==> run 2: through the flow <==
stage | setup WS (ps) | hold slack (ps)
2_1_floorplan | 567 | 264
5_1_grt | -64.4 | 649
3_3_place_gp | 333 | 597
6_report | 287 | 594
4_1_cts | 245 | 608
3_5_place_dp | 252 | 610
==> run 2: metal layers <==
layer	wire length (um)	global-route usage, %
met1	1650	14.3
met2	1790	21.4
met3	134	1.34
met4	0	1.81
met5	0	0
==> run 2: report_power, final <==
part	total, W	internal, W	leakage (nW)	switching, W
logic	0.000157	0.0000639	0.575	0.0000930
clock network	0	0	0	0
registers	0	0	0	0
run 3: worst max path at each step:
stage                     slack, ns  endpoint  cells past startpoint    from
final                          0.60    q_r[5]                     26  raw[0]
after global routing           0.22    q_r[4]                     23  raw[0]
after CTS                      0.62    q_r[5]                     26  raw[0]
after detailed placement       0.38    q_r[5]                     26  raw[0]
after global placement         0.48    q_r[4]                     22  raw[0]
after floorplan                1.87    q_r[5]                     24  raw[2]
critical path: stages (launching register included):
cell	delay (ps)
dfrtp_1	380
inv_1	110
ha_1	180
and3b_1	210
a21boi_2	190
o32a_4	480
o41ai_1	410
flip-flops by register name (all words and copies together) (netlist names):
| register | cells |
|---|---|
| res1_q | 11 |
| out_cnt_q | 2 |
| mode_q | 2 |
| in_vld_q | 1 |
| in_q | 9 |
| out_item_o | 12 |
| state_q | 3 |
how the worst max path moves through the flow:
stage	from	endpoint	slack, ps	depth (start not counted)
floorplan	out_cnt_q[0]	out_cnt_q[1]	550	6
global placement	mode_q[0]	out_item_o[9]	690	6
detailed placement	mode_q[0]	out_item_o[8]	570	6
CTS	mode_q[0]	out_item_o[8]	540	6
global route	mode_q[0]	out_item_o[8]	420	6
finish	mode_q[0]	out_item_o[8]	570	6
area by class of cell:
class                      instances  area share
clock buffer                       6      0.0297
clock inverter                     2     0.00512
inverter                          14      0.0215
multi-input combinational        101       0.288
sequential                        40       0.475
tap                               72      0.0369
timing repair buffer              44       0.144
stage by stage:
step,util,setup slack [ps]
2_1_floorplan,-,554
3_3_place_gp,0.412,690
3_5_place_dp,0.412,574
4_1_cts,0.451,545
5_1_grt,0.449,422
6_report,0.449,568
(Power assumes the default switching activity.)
File: src/rtl/core/thrwd_pkg.sv
`timescale 1ns / 1ps
`default_nettype none

package thrwd_pkg;

  // Table geometry
  localparam int unsigned SLOTS  = 8;
  localparam int unsigned SLOT_W = (SLOTS > 1) ? $clog2(SLOTS) : 1;

  // Operation codes
  localparam logic [2:0] OP_ENABLE  = 3'd0;
  localparam logic [2:0] OP_DISABLE = 3'd1;
  localparam logic [2:0] OP_KICK    = 3'd2;
  localparam logic [2:0] OP_SET_TMO = 3'd3;
  localparam logic [2:0] OP_GET_TMO = 3'd4;
  localparam logic [2:0] OP_CHECK   = 3'd5;

  // Status codes
  localparam logic [1:0] ST_OK        = 2'd0;
  localparam logic [1:0] ST_LIMIT     = 2'd1;
  localparam logic [1:0] ST_INVALID   = 2'd2;
  localparam logic [1:0] ST_NOT_FOUND = 2'd3;

  // Configuration register indexes and reset values
  localparam logic        REG_DEFAULT_TMO  = 1'b0;
  localparam logic        REG_MANUAL_RESET = 1'b1;
  localparam logic [31:0] DEFAULT_TMO_RST  = 32'd1000;

  // Commands from the controller to the datapath
  typedef struct packed {
    logic load;    // capture a new item and restart the scan
    logic step;    // advance the scan index
    logic hit;     // record the current slot as the hit
    logic commit;  // apply table updates and register the result
  } ctrl_cmd_t;

  // Status from the datapath to the controller
  typedef struct packed {
    logic direct;  // item answered without a table scan
    logic match;   // current slot satisfies the operation
    logic last;    // current slot is the last one
  } dp_sts_t;

endpackage

`default_nettype wire

File: src/rtl/core/thrwd_ctrl.sv
`timescale 1ns / 1ps
`default_nettype none

module thrwd_ctrl
  import thrwd_pkg::*;
(
  input  wire logic      clk_i,
  input  wire logic      rst_ni,
  input  wire logic      in_valid_i,
  output logic           in_ready_o,
  output logic           out_valid_o,
  input  wire logic      out_ready_i,
  input  wire dp_sts_t   sts_i,
  output ctrl_cmd_t      cmd_o
);

  localparam logic [1:0] S_IDLE = 2'd0;
  localparam logic [1:0] S_SCAN = 2'd1;
  localparam logic [1:0] S_RESP = 2'd2;

  logic [1:0] state_q, state_d;
  logic       out_valid_q, out_valid_d;

  assign in_ready_o  = (state_q == S_IDLE);
  assign out_valid_o = out_valid_q;

  // Sequence load, scan and response
  always_comb begin
    state_d = state_q;
    cmd_o   = '0;
    case (state_q)
      S_IDLE: begin
        if (in_valid_i) begin
          cmd_o.load = 1'b1;
          state_d    = S_SCAN;
        end
      end
      S_SCAN: begin
        if (sts_i.direct) begin
          state_d = S_RESP;
        end else if (sts_i.match) begin
          cmd_o.hit = 1'b1;
          state_d   = S_RESP;
        end else if (sts_i.last) begin
          state_d = S_RESP;
        end else begin
          cmd_o.step = 1'b1;
        end
      end
      S_RESP: begin
        if (!out_valid_q || out_ready_i) begin
          cmd_o.commit = 1'b1;
          state_d      = S_IDLE;
        end
      end
      default: state_d = S_IDLE;
    endcase
  end

  // Output register occupancy
  always_comb begin
    out_valid_d = out_valid_q;
    if (cmd_o.commit) begin
      out_valid_d = 1'b1;
    end else if (out_ready_i) begin
      out_valid_d = 1'b0;
    end
  end

  always_ff @(posedge clk_i or negedge rst_ni) begin
    if (!rst_ni) begin
      state_q     <= S_IDLE;
      out_valid_q <= 1'b0;
    end else begin
      state_q     <= state_d;
      out_valid_q <= out_valid_d;
    end
  end

endmodule

`default_nettype wire

File: src/rtl/core/thrwd_dpath.sv
`timescale 1ns / 1ps
`default_nettype none

module thrwd_dpath
  import thrwd_pkg::*;
(
  input  wire logic        clk_i,
  input  wire logic        rst_ni,
  input  wire logic        cfg_we_i,
  input  wire logic        cfg_idx_i,
  input  wire logic [31:0] cfg_wdata_i,
  input  wire logic [2:0]  opcode_i,
  input  wire logic [15:0] client_id_i,
  input  wire logic [31:0] timeout_ms_i,
  input  wire logic [31:0] now_ms_i,
  input  wire logic        from_isr_i,
  input  wire ctrl_cmd_t   cmd_i,
  output dp_sts_t          sts_o,
  output logic [1:0]       status_o,
  output logic [31:0]      timeout_value_o,
  output logic             hw_kick_o,
  output logic             reset_request_o
);

  // Configuration registers
  logic [31:0] dflt_tmo_q;
  logic        man_rst_q;

  // Captured item
  logic [2:0]  op_q;
  logic [15:0] id_q;
  logic [31:0] tmo_q;
  logic [31:0] now_q;
  logic        isr_q;

  // Scan state
  logic [SLOT_W-1:0] idx_q;
  logic              hit_q;
  logic [SLOT_W-1:0] hit_idx_q;
  logic [31:0]       hit_tmo_q;

  // Slot table
  logic              slot_taken_q [SLOTS];
  logic [15:0]       slot_client_q[SLOTS];
  logic [31:0]       slot_tmo_q   [SLOTS];
  logic [31:0]       slot_kick_q  [SLOTS];

  // Result register
  logic [1:0]  status_q, status_d;
  logic [31:0] tval_q, tval_d;
  logic        kick_q, kick_d;
  logic        rst_req_q, rst_req_d;

  logic        id_zero;
  logic        cur_taken;
  logic [15:0] cur_client;
  logic [31:0] cur_tmo;
  logic [31:0] elapsed;
  logic        expired;

  // Slot write controls
  logic        wr_new, wr_clear, wr_kick, wr_tmo;
  logic [31:0] new_tmo;

  assign id_zero    = (id_q == 16'd0);
  assign cur_taken  = slot_taken_q[idx_q];
  assign cur_client = slot_client_q[idx_q];
  assign cur_tmo    = slot_tmo_q[idx_q];
  assign elapsed    = now_q - slot_kick_q[idx_q];
  assign expired    = cur_taken && (cur_client != 16'd0) && (elapsed > cur_tmo);
  assign new_tmo    = (tmo_q == 32'd0) ? dflt_tmo_q : tmo_q;

  // Decide whether the item needs a scan, and test the current slot
  always_comb begin
    sts_o.direct = 1'b0;
    sts_o.match  = 1'b0;
    sts_o.last   = (idx_q == SLOT_W'(SLOTS - 1));
    case (op_q)
      OP_ENABLE:  sts_o.match = !cur_taken;
      OP_DISABLE: begin
        sts_o.direct = id_zero;
        sts_o.match  = cur_taken && (cur_client == id_q);
      end
      OP_KICK, OP_SET_TMO, OP_GET_TMO: begin
        sts_o.direct = id_zero;
        sts_o.match  = (cur_client == id_q);
      end
      OP_CHECK:   sts_o.match = expired;
      default:    sts_o.direct = 1'b1;
    endcase
  end

  // Form the result and the table update
  always_comb begin
    status_d  = ST_OK;
    tval_d    = 32'd0;
    kick_d    = 1'b0;
    rst_req_d = 1'b0;
    wr_new    = 1'b0;
    wr_clear  = 1'b0;
    wr_kick   = 1'b0;
    wr_tmo    = 1'b0;
    case (op_q)
      OP_ENABLE: begin
        status_d = hit_q ? ST_OK : ST_LIMIT;
        wr_new   = hit_q;
      end
      OP_DISABLE: begin
        if (id_zero) begin
          status_d = ST_INVALID;
        end else if (hit_q) begin
          wr_clear = 1'b1;
        end else begin
          status_d = ST_NOT_FOUND;
        end
      end
      OP_KICK: begin
        if (id_zero) begin
          if (isr_q) begin
            kick_d = 1'b1;
          end else begin
            status_d = ST_INVALID;
          end
        end else if (hit_q) begin
          wr_kick = 1'b1;
        end else begin
          status_d = ST_NOT_FOUND;
        end
      end
      OP_SET_TMO: begin
        if (id_zero) begin
          status_d = ST_INVALID;
        end else if (hit_q) begin
          wr_tmo = 1'b1;
        end else begin
          status_d = ST_NOT_FOUND;
        end
      end
      OP_GET_TMO: begin
        if (id_zero) begin
          status_d = ST_INVALID;
        end else if (hit_q) begin
          tval_d = hit_tmo_q;
        end else begin
          status_d = ST_NOT_FOUND;
        end
      end
      OP_CHECK: begin
        kick_d    = !hit_q;
        rst_req_d = hit_q && man_rst_q;
      end
      default: status_d = ST_INVALID;
    endcase
  end

  // Configuration writes
  always_ff @(posedge clk_i or negedge rst_ni) begin
    if (!rst_ni) begin
      dflt_tmo_q <= DEFAULT_TMO_RST;
      man_rst_q  <= 1'b1;
    end else if (cfg_we_i) begin
      if (cfg_idx_i == REG_DEFAULT_TMO) begin
        dflt_tmo_q <= cfg_wdata_i;
      end else if (cfg_idx_i == REG_MANUAL_RESET) begin
        man_rst_q <= cfg_wdata_i[0];
      end
    end
  end

  // Capture the item and hold it for the whole operation
  always_ff @(posedge clk_i) begin
    if (cmd_i.load) begin
      op_q  <= opcode_i;
      id_q  <= client_id_i;
      tmo_q <= timeout_ms_i;
      now_q <= now_ms_i;
      isr_q <= from_isr_i;
    end
  end

  // Scan index and hit record
  always_ff @(posedge clk_i or negedge rst_ni) begin
    if (!rst_ni) begin
      idx_q <= '0;
      hit_q <= 1'b0;
    end else if (cmd_i.load) begin
      idx_q <= '0;
      hit_q <= 1'b0;
    end else begin
      if (cmd_i.step) begin
        idx_q <= idx_q + SLOT_W'(1);
      end
      if (cmd_i.hit) begin
        hit_q <= 1'b1;
      end
    end
  end

  always_ff @(posedge clk_i) begin
    if (cmd_i.hit) begin
      hit_idx_q <= idx_q;
      hit_tmo_q <= cur_tmo;
    end
  end

  // Update the slot at the hit index
  always_ff @(posedge clk_i or negedge rst_ni) begin
    if (!rst_ni) begin
      for (int i = 0; i < SLOTS; i++) begin
        slot_taken_q[i]  <= 1'b0;
        slot_client_q[i] <= 16'd0;
        slot_tmo_q[i]    <= 32'd0;
        slot_kick_q[i]   <= 32'd0;
      end
    end else if (cmd_i.commit) begin
      for (int i = 0; i < SLOTS; i++) begin
        if (hit_idx_q == SLOT_W'(i)) begin
          if (wr_new) begin
            slot_taken_q[i]  <= 1'b1;
            slot_client_q[i] <= id_q;
            slot_tmo_q[i]    <= new_tmo;
            slot_kick_q[i]   <= now_q;
          end
          if (wr_clear) begin
            slot_taken_q[i]  <= 1'b0;
            slot_client_q[i] <= 16'd0;
            slot_tmo_q[i]    <= 32'd0;
            slot_kick_q[i]   <= 32'd0;
          end
          if (wr_kick) begin
            slot_kick_q[i] <= now_q;
          end
          if (wr_tmo) begin
            slot_tmo_q[i] <= tmo_q;
          end
        end
      end
    end
  end

  // Result register
  always_ff @(posedge clk_i) begin
    if (cmd_i.commit) begin
      status_q  <= status_d;
      tval_q    <= tval_d;
      kick_q    <= kick_d;
      rst_req_q <= rst_req_d;
    end
  end

  assign status_o        = status_q;
  assign timeout_value_o = tval_q;
  assign hw_kick_o       = kick_q;
  assign reset_request_o = rst_req_q;

endmodule

`default_nettype wire

File: src/rtl/core/thread_watchdog_table.sv
`timescale 1ns / 1ps
`default_nettype none

// Watchdog table for up to SLOTS software clients. Each transfer on the slave
// stream carries one command (enable, disable, kick, set timeout, get timeout,
// check) and yields exactly one response transfer on the master stream. A
// command is captured, then the slot table is walked one slot per cycle until
// the first matching slot or the last slot, and the result is then written
// into the output register once that register is free or being read. Commands
// with client id 0 on disable, kick and the timeout operations, and unused
// opcodes, are answered without walking the table. The slot walk reads the
// table through a single read port. A new command is taken once the previous
// response sits in the output register, even if the master side has not yet
// taken it. Configuration writes are taken at any time and should be made
// while no command is in flight.

module thread_watchdog_table
  import thrwd_pkg::*;
(
  input  wire logic        clk_i,
  input  wire logic        rst_ni,
  // Configuration
  input  wire logic        cfg_we_i,
  input  wire logic        cfg_idx_i,
  input  wire logic [31:0] cfg_wdata_i,
  // Command stream
  input  wire logic        s_axis_tvalid,
  output logic             s_axis_tready,
  input  wire logic [79:0] s_axis_tdata,  // client_id[15:0], timeout_ms[47:16], now_ms[79:48]
  input  wire logic [3:0]  s_axis_tuser,  // opcode[2:0], from_isr[3]
  // Response stream
  output logic             m_axis_tvalid,
  input  wire logic        m_axis_tready,
  output logic [39:0]      m_axis_tdata   // status[1:0], timeout_value[33:2], hw_kick[34],
                                          // reset_request[35], zero[39:36]
);

  ctrl_cmd_t   cmd;
  dp_sts_t     sts;
  logic [1:0]  status;
  logic [31:0] timeout_value;
  logic        hw_kick;
  logic        reset_request;

  thrwd_ctrl u_ctrl (
    .clk_i       (clk_i),
    .rst_ni      (rst_ni),
    .in_valid_i  (s_axis_tvalid),
    .in_ready_o  (s_axis_tready),
    .out_valid_o (m_axis_tvalid),
    .out_ready_i (m_axis_tready),
    .sts_i       (sts),
    .cmd_o       (cmd)
  );

  thrwd_dpath u_dpath (
    .clk_i           (clk_i),
    .rst_ni          (rst_ni),
    .cfg_we_i        (cfg_we_i),
    .cfg_idx_i       (cfg_idx_i),
    .cfg_wdata_i     (cfg_wdata_i),
    .opcode_i        (s_axis_tuser[2:0]),
    .client_id_i     (s_axis_tdata[15:0]),
    .timeout_ms_i    (s_axis_tdata[47:16]),
    .now_ms_i        (s_axis_tdata[79:48]),
    .from_isr_i      (s_axis_tuser[3]),
    .cmd_i           (cmd),
    .sts_o           (sts),
    .status_o        (status),
    .timeout_value_o (timeout_value),
    .hw_kick_o       (hw_kick),
    .reset_request_o (reset_request)
  );

  assign m_axis_tdata = {4'd0, reset_request, hw_kick, timeout_value, status};

endmodule

`default_nettype wire
`src/design/tss_pkg.sv`:
```
// shared constants, types and config register codes of the track smoother
package tss_pkg;

	localparam int HIST_DEPTH = 32;
	localparam int HIST_AW    = $clog2(HIST_DEPTH);
	localparam int CNT_W      = $clog2(HIST_DEPTH + 1);
	localparam int POS_W      = 16;
	localparam int TS_W       = 48;
	localparam int LEN_W      = 7;
	localparam int GAP_W      = 32;
	localparam int JUMP_W     = 16;
	localparam int WGT_W      = 9;
	localparam int MINLEN_W   = 7;
	localparam int CFG_IDX_W  = 3;
	localparam int CFG_DATA_W = 32;
	localparam int WORD_W     = TS_W + 2 * POS_W;
	localparam int PROD_W     = WGT_W + POS_W;

	localparam logic [GAP_W-1:0]    GAP_RST    = GAP_W'(400000);
	localparam logic [JUMP_W-1:0]   JUMP_RST   = JUMP_W'(4000);
	localparam logic [WGT_W-1:0]    WGT_RST    = WGT_W'(192);
	localparam logic [WGT_W-1:0]    WGT_FULL   = WGT_W'(256);
	localparam logic [MINLEN_W-1:0] MINLEN_RST = MINLEN_W'(4);

	typedef enum logic [CFG_IDX_W-1:0] {
		CFG_GAP_LIMIT     = 3'd0,
		CFG_JUMP_LIMIT    = 3'd1,
		CFG_SMOOTH_WEIGHT = 3'd2,
		CFG_SMOOTHING_ON  = 3'd3,
		CFG_MIN_TRACK_LEN = 3'd4
	} cfg_idx_t;

	// controller to datapath
	typedef struct packed {
		logic capture;
		logic rd_last;
		logic diff;
		logic square;
		logic decide;
		logic commit;
		logic ro_start;
		logic ro_rd;
		logic ro_load;
		logic ro_mark;
	} cmd_t;

	// datapath to controller
	typedef struct packed {
		logic out_free;
		logic ro_short;
		logic ro_last;
	} sts_t;

endpackage

```
`src/design/tss_ctrl.sv`:
```
// sequencing state machine for detections and history readout
module tss_ctrl (
	input  logic          clk,
	input  logic          arst_n,
	input  logic          det_valid,
	input  logic          det_req_type,
	output logic          det_ready,
	input  tss_pkg::sts_t sts,
	output tss_pkg::cmd_t cmd
);
	import tss_pkg::*;

	typedef enum logic [3:0] {
		ST_IDLE,
		ST_RD_LAST,
		ST_DIFF,
		ST_SQUARE,
		ST_DECIDE,
		ST_COMMIT,
		ST_RO_CHECK,
		ST_RO_MARK,
		ST_RO_RD,
		ST_RO_LOAD
	} state_t;

	state_t state_q;
	logic   accept;

	assign det_ready = (state_q == ST_IDLE);
	assign accept    = det_valid && det_ready;

	always_comb begin
		cmd          = '0;
		cmd.capture  = accept;
		cmd.rd_last  = (state_q == ST_RD_LAST);
		cmd.diff     = (state_q == ST_DIFF);
		cmd.square   = (state_q == ST_SQUARE);
		cmd.decide   = (state_q == ST_DECIDE);
		cmd.commit   = (state_q == ST_COMMIT) && sts.out_free;
		cmd.ro_start = (state_q == ST_RO_CHECK);
		cmd.ro_rd    = (state_q == ST_RO_RD);
		cmd.ro_load  = (state_q == ST_RO_LOAD) && sts.out_free;
		cmd.ro_mark  = (state_q == ST_RO_MARK) && sts.out_free;
	end

	always_ff @(posedge clk or negedge arst_n) begin
		if (!arst_n) begin
			state_q <= ST_IDLE;
		end else begin
			case (state_q)
				ST_IDLE: begin
					if (accept) begin
						state_q <= det_req_type ? ST_RO_CHECK : ST_RD_LAST;
					end
				end
				ST_RD_LAST: state_q <= ST_DIFF;
				ST_DIFF:    state_q <= ST_SQUARE;
				ST_SQUARE:  state_q <= ST_DECIDE;
				ST_DECIDE:  state_q <= ST_COMMIT;
				ST_COMMIT: begin
					if (sts.out_free) begin
						state_q <= ST_IDLE;
					end
				end
				ST_RO_CHECK: state_q <= sts.ro_short ? ST_RO_MARK : ST_RO_RD;
				ST_RO_MARK: begin
					if (sts.out_free) begin
						state_q <= ST_IDLE;
					end
				end
				ST_RO_RD: state_q <= ST_RO_LOAD;
				ST_RO_LOAD: begin
					if (sts.out_free) begin
						state_q <= sts.ro_last ? ST_IDLE : ST_RO_RD;
					end
				end
				default: state_q <= ST_IDLE;
			endcase
		end
	end

	a_one_at_a_time: assert property (@(posedge clk) disable iff (!arst_n)
		accept |=> !det_ready)
		else $error("request accepted while another is in work");

	a_stream_end: assert property (@(posedge clk) disable iff (!arst_n)
		(cmd.ro_load && sts.ro_last) |=> det_ready)
		else $error("readout did not return to idle after last entry");

	a_marker_short: assert property (@(posedge clk) disable iff (!arst_n)
		(state_q == ST_RO_MARK) |-> sts.ro_short)
		else $error("empty marker for a track long enough to stream");
endmodule

```
`config.mk`:
```
export PLATFORM = sky130hd
export DESIGN_NAME = tss_ctrl
export DESIGN_NICKNAME = d
export VERILOG_FILES = /design/src/design/tss_pkg.sv /design/src/design/tss_ctrl.sv
export SDC_FILE = /design/constraint.sdc
export NUM_CORES = 1
export LEC_CHECK = 0
export ABC_AREA = 1
export CORE_AREA = 2 2 39 41
export CTS_BUF_LIST = sky130_fd_sc_hd__clkbuf_8
export DETAILED_ROUTE_END_ITERATION = 8
export DIE_AREA = 0 0 41 43
export DONT_BUFFER_PORTS = 1
export PLACE_DENSITY = 0.4
export SYNTH_ARGS = -nofsm -noshare
export SYNTH_HDL_FRONTEND = slang
export SYNTH_SLANG_ARGS = --single-unit
```
`constraint.sdc`:
```
create_clock -name clk -period 3.6 [get_ports clk]
set_input_delay 0.18 -clock clk [delete_from_list [all_inputs] [get_ports clk]]
set_output_delay 0.18 -clock clk [all_outputs]
set_load 0.02 [all_outputs]
```
## Word-level counts from Yosys, hierarchy flattened

Index checks and enable logic that the tools add are counted.

| word-level totals | value |
|---|---|
| memory bits (read-only) | 0 |
| memories | 0 |
| output and inout bits | 11 |
| flip-flop bits (word level) | 4 |
| word-level logic and storage cells | 27 |
| bits in writable memories | 0 |
| bits in latches | 0 |

| operators by class | value |
|---|---|
| shift operators | 0 |
| magnitude comparators | 0 |
| $add $sub $neg | 0 |
| reductions and logical operators | 7 |
| multipliers | 0 |
| equality and inequality tests | 12 |
| bitwise logic cells | 0 |
| multiplexer cells | 7 |
| divide/modulo/power cells | 0 |

Operators with widths:

| cell | number |
|---|---|
| 4-bit case mux with 9 select lines | 1 |
| 4-bit two-way mux | 5 |
| 4-bit by 3-bit equality test with 1-bit output, second input constant | 4 |
| 4-bit by 2-bit equality test with 1-bit output, second input constant | 2 |
| 4-bit equality test, second input constant | 2 |
| 4-bit by 1-bit equality test with 1-bit output, second input constant | 1 |
| 1-bit logical AND | 4 |
| 4-bit logical NOT | 1 |
| 2-bit by 1-bit != test with 1-bit output, second input constant | 2 |
| 3-bit two-way mux | 1 |
| 3-bit AND reduction | 1 |
| 2-bit != test, second input constant | 1 |
| 2-bit OR reduction | 1 |

## Longest topological paths before layout

Gate-level depths: netlist (run 1).

| depth | value |
|---|---|
| depth in word-level cells | 4 |
| mapped depth | 8 |
| depth with buffers taken out | 8 |

## Least setup slack after synthesis (run 1)

No wires, ideal clock.

| path | value |
|---|---|
| kind | reg2out |
| start | reg state_q[3] |
| end | out cmd[0] (netlist bit) |
| buffers on the path | 0 |
| cell stages (with the launch flop) | 4 |
| path slack | 2.073 ns |
| arrival time | 1.347 ns |
| required time | 3.420 ns |
| path through | dfrtp_1 nor2_1 inv_1 nor4_1 |

RTL lines:

| element | line | text |
|---|---|---|
| start: declaration | tss_ctrl.sv:26 | `state_t state_q;` |
| start signal: assignment | tss_ctrl.sv:53 | `state_q <= det_req_type ? ST_RO_CHECK : ST_RD_LAST;` |
| start signal: assignment | tss_ctrl.sv:65 | `ST_RO_CHECK: state_q <= sts.ro_short ? ST_RO_MARK : ST_RO_RD;` |
| start signal: assignment | tss_ctrl.sv:74 | `state_q <= sts.ro_last ? ST_IDLE : ST_RO_RD;` |
| end: declaration | tss_ctrl.sv:9 | `output tss_pkg::cmd_t cmd` |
════════════════
Your answer should consist of all lines above that include the string "record".

• Response to the exercise
    logic hit;     // record the current slot as the hit
  // Scan index and hit record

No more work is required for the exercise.